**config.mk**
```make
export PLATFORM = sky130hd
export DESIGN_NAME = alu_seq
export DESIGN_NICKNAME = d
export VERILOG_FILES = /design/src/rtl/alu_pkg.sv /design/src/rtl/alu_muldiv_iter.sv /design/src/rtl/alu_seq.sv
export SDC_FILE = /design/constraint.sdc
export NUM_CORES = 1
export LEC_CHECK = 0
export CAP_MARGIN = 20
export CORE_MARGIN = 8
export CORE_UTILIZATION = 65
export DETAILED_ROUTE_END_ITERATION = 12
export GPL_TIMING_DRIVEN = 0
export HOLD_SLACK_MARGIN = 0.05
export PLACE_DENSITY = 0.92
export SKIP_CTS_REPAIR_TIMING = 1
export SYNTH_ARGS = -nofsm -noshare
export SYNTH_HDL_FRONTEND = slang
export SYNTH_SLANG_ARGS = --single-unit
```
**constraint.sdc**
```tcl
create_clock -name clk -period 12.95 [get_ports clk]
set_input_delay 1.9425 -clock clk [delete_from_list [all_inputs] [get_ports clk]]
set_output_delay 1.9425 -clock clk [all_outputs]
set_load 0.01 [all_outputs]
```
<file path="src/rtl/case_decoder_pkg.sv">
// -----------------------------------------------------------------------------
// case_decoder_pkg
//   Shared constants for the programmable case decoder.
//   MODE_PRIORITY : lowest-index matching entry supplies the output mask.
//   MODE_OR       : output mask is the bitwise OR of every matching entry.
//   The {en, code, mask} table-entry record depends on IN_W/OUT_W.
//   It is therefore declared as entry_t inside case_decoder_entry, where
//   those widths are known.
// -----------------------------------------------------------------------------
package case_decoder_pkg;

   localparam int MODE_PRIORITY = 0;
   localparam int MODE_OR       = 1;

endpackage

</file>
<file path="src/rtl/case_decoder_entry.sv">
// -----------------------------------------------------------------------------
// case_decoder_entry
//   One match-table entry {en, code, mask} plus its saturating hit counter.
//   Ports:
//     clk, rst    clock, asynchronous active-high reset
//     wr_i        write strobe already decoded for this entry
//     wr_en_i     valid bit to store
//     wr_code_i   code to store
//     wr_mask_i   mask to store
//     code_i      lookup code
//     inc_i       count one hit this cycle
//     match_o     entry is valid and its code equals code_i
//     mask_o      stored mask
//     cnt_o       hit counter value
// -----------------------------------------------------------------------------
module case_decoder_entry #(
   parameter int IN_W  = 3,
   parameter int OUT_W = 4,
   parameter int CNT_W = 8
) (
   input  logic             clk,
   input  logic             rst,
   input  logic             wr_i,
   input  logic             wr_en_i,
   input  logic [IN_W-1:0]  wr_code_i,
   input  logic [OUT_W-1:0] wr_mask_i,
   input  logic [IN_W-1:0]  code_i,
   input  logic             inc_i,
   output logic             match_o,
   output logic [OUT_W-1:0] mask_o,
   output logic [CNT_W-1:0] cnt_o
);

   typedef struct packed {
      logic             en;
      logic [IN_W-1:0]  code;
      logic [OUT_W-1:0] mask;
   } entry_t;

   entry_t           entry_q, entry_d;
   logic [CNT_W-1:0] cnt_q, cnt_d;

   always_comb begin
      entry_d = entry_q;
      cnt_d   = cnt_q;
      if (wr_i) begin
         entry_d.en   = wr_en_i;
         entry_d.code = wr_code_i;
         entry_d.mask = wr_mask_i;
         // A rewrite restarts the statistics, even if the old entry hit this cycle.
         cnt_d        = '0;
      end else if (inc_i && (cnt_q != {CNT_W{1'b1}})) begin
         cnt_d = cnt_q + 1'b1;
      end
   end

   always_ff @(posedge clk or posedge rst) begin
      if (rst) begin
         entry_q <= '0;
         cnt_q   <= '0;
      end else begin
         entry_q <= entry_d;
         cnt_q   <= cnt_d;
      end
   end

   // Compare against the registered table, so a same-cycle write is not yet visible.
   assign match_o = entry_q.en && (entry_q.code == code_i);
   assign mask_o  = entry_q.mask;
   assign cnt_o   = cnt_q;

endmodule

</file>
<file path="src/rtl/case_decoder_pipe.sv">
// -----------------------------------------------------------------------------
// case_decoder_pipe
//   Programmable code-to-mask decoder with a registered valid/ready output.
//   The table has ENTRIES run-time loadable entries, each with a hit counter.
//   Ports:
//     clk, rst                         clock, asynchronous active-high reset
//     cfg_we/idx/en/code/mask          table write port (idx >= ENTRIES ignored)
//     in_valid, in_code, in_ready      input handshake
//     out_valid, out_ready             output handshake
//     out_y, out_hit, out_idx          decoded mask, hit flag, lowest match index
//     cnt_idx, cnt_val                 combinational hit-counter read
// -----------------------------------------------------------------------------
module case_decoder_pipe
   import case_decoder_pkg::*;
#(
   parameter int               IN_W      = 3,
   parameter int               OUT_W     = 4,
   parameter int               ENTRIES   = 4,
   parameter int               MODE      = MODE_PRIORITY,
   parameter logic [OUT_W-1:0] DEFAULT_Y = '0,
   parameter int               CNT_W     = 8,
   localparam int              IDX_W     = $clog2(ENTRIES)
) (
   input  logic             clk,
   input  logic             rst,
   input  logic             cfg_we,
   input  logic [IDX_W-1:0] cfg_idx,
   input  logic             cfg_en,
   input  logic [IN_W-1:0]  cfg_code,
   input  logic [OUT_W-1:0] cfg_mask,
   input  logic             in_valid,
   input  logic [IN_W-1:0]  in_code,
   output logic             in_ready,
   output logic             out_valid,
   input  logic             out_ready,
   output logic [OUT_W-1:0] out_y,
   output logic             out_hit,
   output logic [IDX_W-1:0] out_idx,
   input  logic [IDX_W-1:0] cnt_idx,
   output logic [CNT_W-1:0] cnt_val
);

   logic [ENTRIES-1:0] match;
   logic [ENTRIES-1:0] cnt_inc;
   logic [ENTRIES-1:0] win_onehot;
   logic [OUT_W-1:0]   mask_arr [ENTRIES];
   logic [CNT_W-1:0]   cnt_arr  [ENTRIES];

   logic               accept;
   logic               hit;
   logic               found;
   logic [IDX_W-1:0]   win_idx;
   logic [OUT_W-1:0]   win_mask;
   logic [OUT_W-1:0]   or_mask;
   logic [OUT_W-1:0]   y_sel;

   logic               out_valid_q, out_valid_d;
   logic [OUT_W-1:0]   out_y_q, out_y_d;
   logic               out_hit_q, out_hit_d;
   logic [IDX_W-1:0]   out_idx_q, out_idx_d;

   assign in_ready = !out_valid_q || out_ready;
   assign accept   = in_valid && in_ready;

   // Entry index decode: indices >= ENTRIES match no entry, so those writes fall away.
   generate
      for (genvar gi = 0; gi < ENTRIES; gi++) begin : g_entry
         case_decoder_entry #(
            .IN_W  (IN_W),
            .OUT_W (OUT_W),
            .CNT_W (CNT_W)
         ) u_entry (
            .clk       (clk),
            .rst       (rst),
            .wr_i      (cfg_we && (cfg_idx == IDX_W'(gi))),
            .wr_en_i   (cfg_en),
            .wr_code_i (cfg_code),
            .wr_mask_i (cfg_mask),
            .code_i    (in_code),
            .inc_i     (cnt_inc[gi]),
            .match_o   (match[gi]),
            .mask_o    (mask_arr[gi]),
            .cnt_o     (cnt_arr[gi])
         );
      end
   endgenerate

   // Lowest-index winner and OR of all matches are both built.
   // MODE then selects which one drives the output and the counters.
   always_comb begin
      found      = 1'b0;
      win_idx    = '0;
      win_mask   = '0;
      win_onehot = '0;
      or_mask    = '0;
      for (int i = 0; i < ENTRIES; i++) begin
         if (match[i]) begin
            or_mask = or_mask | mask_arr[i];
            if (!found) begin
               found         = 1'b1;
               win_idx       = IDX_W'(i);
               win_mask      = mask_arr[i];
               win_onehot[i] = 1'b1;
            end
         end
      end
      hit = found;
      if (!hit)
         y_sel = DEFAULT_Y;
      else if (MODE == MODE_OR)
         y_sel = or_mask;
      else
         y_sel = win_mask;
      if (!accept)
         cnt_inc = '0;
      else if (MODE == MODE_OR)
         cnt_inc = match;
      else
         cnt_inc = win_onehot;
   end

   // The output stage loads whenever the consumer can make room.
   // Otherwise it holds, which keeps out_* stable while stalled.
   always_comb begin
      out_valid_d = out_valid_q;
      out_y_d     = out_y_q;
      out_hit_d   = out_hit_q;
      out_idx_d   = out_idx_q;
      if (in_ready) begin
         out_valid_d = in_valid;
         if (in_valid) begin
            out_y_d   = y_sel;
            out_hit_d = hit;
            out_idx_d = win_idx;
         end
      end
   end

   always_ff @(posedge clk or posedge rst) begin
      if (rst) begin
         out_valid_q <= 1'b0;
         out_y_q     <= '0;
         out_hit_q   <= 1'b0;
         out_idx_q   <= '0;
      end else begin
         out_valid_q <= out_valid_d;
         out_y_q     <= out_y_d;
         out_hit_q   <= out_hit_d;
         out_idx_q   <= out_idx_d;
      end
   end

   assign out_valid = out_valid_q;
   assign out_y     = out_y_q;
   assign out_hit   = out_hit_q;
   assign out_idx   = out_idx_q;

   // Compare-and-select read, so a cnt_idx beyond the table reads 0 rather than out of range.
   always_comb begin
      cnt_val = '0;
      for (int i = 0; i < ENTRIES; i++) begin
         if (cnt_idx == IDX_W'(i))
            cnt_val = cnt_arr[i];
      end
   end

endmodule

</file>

------------

Task brief:
Search the listing for "this" and show every line where it occurs.

Task solution:
//     wr_i        write strobe already decoded for this entry
//     inc_i       count one hit this cycle
         // A rewrite restarts the statistics, even if the old entry hit this cycle.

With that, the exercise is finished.